A Comissão de Constituição e Justiça e de Cidadania (CCJ) da Câmara dos Deputados deu um passo significativo nesta quarta-feira (10) ao aprovar a Proposta de Emenda à Constituição (PEC nº 32/15) que visa reduzir a maioridade penal de 18 para 16 anos no Brasil, um tema de intenso debate nacional.
Com 44 votos a favor e 18 contrários, a aprovação na CCJ marca o início da jornada legislativa da proposta. O texto agora será encaminhado para uma comissão especial, onde passará por novas discussões antes de chegar ao Plenário da Casa para votação em dois turnos.

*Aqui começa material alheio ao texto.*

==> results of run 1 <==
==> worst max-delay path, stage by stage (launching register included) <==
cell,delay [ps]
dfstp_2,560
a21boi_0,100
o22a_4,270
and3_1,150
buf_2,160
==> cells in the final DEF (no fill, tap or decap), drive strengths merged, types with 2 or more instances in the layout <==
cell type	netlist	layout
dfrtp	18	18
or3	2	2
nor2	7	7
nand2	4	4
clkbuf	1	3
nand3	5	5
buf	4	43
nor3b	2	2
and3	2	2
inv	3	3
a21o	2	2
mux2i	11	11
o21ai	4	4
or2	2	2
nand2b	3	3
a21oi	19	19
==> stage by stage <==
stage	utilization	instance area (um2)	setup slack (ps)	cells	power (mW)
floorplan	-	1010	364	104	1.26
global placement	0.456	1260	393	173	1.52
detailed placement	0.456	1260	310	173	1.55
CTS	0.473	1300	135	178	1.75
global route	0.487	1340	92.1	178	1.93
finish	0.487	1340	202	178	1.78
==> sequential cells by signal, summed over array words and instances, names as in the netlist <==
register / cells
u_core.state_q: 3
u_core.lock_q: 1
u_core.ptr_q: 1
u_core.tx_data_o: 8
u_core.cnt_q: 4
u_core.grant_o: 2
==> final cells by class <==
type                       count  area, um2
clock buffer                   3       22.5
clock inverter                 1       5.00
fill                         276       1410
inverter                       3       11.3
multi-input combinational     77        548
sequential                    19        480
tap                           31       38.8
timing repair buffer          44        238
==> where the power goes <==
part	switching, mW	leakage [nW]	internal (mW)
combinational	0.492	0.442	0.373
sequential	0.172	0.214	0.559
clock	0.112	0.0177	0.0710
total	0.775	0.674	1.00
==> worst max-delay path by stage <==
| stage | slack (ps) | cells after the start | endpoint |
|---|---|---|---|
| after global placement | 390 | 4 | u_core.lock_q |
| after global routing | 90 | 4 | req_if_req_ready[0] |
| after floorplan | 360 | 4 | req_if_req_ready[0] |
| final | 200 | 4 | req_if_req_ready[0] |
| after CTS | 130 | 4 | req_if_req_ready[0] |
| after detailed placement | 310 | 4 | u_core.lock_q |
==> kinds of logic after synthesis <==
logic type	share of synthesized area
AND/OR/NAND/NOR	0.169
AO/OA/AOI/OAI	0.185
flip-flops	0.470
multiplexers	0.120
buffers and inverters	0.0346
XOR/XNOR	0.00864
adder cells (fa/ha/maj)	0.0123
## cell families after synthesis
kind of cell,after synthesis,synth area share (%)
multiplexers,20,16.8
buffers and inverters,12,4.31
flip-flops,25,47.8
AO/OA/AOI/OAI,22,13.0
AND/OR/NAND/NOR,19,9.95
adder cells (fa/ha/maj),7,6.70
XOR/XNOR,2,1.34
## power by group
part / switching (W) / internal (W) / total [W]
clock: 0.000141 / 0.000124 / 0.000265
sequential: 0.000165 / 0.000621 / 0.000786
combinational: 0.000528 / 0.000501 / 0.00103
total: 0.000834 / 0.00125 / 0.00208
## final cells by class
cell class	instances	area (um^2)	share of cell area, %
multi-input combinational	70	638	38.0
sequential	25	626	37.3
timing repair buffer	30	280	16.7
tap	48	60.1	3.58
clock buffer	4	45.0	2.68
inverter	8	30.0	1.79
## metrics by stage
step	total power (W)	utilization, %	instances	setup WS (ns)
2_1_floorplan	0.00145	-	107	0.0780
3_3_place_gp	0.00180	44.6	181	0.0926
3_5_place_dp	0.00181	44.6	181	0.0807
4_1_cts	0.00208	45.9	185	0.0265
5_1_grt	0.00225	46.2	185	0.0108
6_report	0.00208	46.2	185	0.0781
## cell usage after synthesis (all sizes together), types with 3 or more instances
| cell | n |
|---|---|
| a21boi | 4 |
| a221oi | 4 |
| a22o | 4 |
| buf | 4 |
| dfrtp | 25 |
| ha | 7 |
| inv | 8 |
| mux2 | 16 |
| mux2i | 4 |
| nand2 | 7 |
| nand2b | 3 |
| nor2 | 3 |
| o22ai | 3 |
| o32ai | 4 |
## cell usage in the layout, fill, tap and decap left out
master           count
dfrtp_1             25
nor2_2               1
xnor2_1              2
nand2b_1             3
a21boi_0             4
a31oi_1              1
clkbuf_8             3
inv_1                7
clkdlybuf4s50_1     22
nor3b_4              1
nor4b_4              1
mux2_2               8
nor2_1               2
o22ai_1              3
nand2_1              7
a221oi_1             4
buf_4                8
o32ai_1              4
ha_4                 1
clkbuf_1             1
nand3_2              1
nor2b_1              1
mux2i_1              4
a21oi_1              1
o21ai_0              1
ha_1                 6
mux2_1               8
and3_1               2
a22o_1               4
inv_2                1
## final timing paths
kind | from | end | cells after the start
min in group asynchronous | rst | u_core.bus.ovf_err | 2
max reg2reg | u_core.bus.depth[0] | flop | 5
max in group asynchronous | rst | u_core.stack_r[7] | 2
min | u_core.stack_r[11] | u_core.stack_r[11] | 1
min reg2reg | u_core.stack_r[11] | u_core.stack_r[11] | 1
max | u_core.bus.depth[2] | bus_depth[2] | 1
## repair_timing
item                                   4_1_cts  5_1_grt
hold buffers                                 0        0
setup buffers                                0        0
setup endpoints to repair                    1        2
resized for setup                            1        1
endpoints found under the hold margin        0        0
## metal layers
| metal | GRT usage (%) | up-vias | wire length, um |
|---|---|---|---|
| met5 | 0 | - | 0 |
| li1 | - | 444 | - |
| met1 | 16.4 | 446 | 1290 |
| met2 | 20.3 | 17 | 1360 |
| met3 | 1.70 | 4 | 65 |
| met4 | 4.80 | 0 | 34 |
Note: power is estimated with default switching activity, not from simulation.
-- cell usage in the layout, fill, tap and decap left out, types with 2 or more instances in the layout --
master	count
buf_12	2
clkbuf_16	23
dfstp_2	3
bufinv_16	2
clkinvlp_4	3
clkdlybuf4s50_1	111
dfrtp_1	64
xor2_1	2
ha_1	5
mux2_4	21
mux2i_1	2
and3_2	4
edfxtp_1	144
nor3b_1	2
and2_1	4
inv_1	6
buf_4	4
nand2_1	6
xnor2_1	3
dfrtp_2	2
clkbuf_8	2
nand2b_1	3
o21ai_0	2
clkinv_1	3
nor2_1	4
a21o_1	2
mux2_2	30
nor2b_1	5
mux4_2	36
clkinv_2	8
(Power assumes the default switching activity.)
$ cat src/rtl/ldr_pkg.sv
`default_nettype none
//============================================================================
// Module   : ldr_pkg
// Desc     : Shared types and constants for the light-sensor sample
//            controller (FSM state encoding, ADC width, default timing).
// Revision : 1.0 - initial release
//============================================================================
package ldr_pkg;

    localparam int ADC_W               = 10;
    localparam int DEFAULT_SAMPLE_DIV  = 100000;
    localparam int DEFAULT_TIMEOUT_CYC = 1024;

    typedef enum logic [1:0] {
        IDLE   = 2'd0,
        REQ    = 2'd1,
        DECIDE = 2'd2
    } state_t;

endpackage
`default_nettype wire

$ cat src/rtl/ldr_tick_gen.sv
`default_nettype none
//============================================================================
// Module   : ldr_tick_gen
// Desc     : Divider counting 0..DIV-1 while enabled; emits a one-cycle
//            tick on the terminal count. Synchronous clear holds it at 0.
// Revision : 1.0 - initial release
//============================================================================
module ldr_tick_gen #(
    parameter int DIV = 2
) (
    input  logic clk,
    input  logic reset,
    input  logic en,
    input  logic clr,
    output logic tick
);

    localparam int            CW     = (DIV > 1) ? $clog2(DIV) : 1;
    localparam logic [CW-1:0] c_last = CW'(DIV - 1);

    logic [CW-1:0] r_cnt;

    // Free-running divider, wraps at the terminal count, parked at 0 on clear
    always_ff @(posedge clk) begin
        if (reset || clr) begin
            r_cnt <= '0;
        end else if (en) begin
            r_cnt <= (r_cnt == c_last) ? '0 : r_cnt + 1'b1;
        end
    end

    assign tick = en && !clr && (r_cnt == c_last);

endmodule
`default_nettype wire

$ cat src/rtl/ldr_sample_ctrl.sv
`default_nettype none
//============================================================================
// Module   : ldr_sample_ctrl
// Desc     : Periodic ADC sampling over req/ack, averaging of 2^AVG_LOG2
//            samples and hysteresis-driven dark indicator LED.
// Config   : define LDR_BLINK_EN to blink the LED (BLINK_DIV half-period)
//            while dark instead of holding it steady.
// Revision : 1.0 - initial release
//============================================================================
module ldr_sample_ctrl
    import ldr_pkg::*;
#(
    parameter int SAMPLE_DIV  = DEFAULT_SAMPLE_DIV,
    parameter int AVG_LOG2    = 2,
    parameter int TIMEOUT_CYC = DEFAULT_TIMEOUT_CYC,
    parameter int BLINK_DIV   = 25000000
) (
    input  logic             clk,
    input  logic             reset,
    input  logic             enable,
    output logic             adc_req,
    input  logic             adc_ack,
    input  logic [ADC_W-1:0] adc_data,
    input  logic [ADC_W-1:0] thresh_on,
    input  logic [ADC_W-1:0] thresh_off,
    output logic             led,
    output logic [ADC_W-1:0] avg_value,
    output logic             avg_valid,
    output logic             timeout_err
);

    localparam int            ACC_W      = ADC_W + AVG_LOG2;
    localparam int            CNT_W      = AVG_LOG2 + 1;
    localparam int            TO_W       = $clog2(TIMEOUT_CYC) + 1;
    localparam logic [CNT_W-1:0] c_last_cnt = CNT_W'((1 << AVG_LOG2) - 1);
    localparam logic [TO_W-1:0]  c_to_last  = TO_W'(TIMEOUT_CYC - 1);

    // Reject configurations the counters are not sized for
    if (SAMPLE_DIV < 2 || BLINK_DIV < 2 || AVG_LOG2 < 0 || AVG_LOG2 > 6 ||
        TIMEOUT_CYC < 1) begin : g_cfg_check
        $error("ldr_sample_ctrl: unsupported parameter combination");
    end

    state_t             r_state;
    state_t             w_state_next;
    logic               w_tick;
    logic               w_acc_add;
    logic               w_acc_clr;
    logic               w_to_clr;
    logic               w_to_set;
    logic               w_decide;
    logic [ACC_W-1:0]   r_acc;
    logic [CNT_W-1:0]   r_cnt;
    logic [TO_W-1:0]    r_to_cnt;
    logic               r_upd;
    logic [ADC_W-1:0]   r_avg_pend;
    logic               r_dark;

    ldr_tick_gen #(.DIV(SAMPLE_DIV)) u_sample_tick (
        .clk   (clk),
        .reset (reset),
        .en    (enable),
        .clr   (!enable),
        .tick  (w_tick)
    );

    // State register
    always_ff @(posedge clk) begin
        if (reset) r_state <= IDLE;
        else       r_state <= w_state_next;
    end

    // Next-state and datapath control; a low enable aborts everything
    always_comb begin
        w_state_next = r_state;
        w_acc_add    = 1'b0;
        w_acc_clr    = 1'b0;
        w_to_clr     = 1'b1;
        w_to_set     = 1'b0;
        w_decide     = 1'b0;
        if (!enable) begin
            w_state_next = IDLE;
            w_acc_clr    = 1'b1;
        end else begin
            case (r_state)
                IDLE: begin
                    if (w_tick) w_state_next = REQ;
                end
                REQ: begin
                    if (adc_ack) begin
                        w_acc_add    = 1'b1;
                        w_state_next = (r_cnt == c_last_cnt) ? DECIDE : IDLE;
                    end else if (r_to_cnt == c_to_last) begin
                        w_to_set     = 1'b1;
                        w_state_next = IDLE;
                    end else begin
                        w_to_clr     = 1'b0;
                    end
                end
                DECIDE: begin
                    w_decide     = 1'b1;
                    w_acc_clr    = 1'b1;
                    w_state_next = IDLE;
                end
                default: w_state_next = IDLE;
            endcase
        end
    end

    assign adc_req = (r_state == REQ);

    // Sample accumulator and count of samples in the current set
    always_ff @(posedge clk) begin
        if (reset || w_acc_clr) begin
            r_acc <= '0;
            r_cnt <= '0;
        end else if (w_acc_add) begin
            r_acc <= r_acc + ACC_W'(adc_data);
            if (r_cnt != c_last_cnt) r_cnt <= r_cnt + 1'b1;
        end
    end

    // Ack-wait counter and sticky timeout flag
    always_ff @(posedge clk) begin
        if (reset) begin
            r_to_cnt    <= '0;
            timeout_err <= 1'b0;
        end else begin
            r_to_cnt <= w_to_clr ? '0 : r_to_cnt + 1'b1;
            if (w_to_set) timeout_err <= 1'b1;
        end
    end

    // Capture the truncated mean in the DECIDE cycle
    always_ff @(posedge clk) begin
        if (reset) begin
            r_upd      <= 1'b0;
            r_avg_pend <= '0;
        end else begin
            r_upd      <= w_decide;
            r_avg_pend <= r_acc[AVG_LOG2 +: ADC_W];
        end
    end

    // Publish the average and apply hysteresis (dark takes priority)
    always_ff @(posedge clk) begin
        if (reset) begin
            avg_value <= '0;
            avg_valid <= 1'b0;
            r_dark    <= 1'b0;
        end else begin
            avg_valid <= 1'b0;
            if (r_upd && enable) begin
                avg_value <= r_avg_pend;
                avg_valid <= 1'b1;
                if (r_avg_pend <= thresh_on)       r_dark <= 1'b1;
                else if (r_avg_pend >= thresh_off) r_dark <= 1'b0;
            end
        end
    end

`ifdef LDR_BLINK_EN
    logic w_blink_tick;
    logic r_blink;

    ldr_tick_gen #(.DIV(BLINK_DIV)) u_blink_tick (
        .clk   (clk),
        .reset (reset),
        .en    (r_dark),
        .clr   (!r_dark),
        .tick  (w_blink_tick)
    );

    // Blink phase starts lit on entering dark and toggles each half-period
    always_ff @(posedge clk) begin
        if (reset || !r_dark) r_blink <= 1'b1;
        else if (w_blink_tick) r_blink <= ~r_blink;
    end

    assign led = r_dark & r_blink;
`else
    assign led = r_dark;
`endif

endmodule
`default_nettype wire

A decisão favorável seguiu o parecer do relator, deputado Coronel Assis (PL-MT), que defendeu a viabilidade jurídica da medida. Segundo ele, a redução da maioridade penal não infringe as cláusulas pétreas da Constituição Federal nem tratados internacionais.
Contudo, deputados que se opõem à PEC contestam essa interpretação. Eles argumentam que os direitos da infância e da juventude são, por si só, cláusulas pétreas, passíveis de alteração apenas em um processo de nova constituinte.
O deputado Tadeu Veneri (PT-PR) expressou essa preocupação, afirmando que a proposta, se aprovada, enfrentará barreiras no Supremo Tribunal Federal (STF). “Esta é uma cláusula pétrea da Constituição. Ou seja, só pode ser modificada com uma nova Constituição”, declarou Veneri.
Veneri também alertou para o risco de a discussão se tornar meramente eleitoral. “Não podemos iludir a população de que isto vai prosperar. Não vai. Vai chegar no STF e vai parar. E teremos feito um grande debate apenas com cunho eleitoral”, concluiu.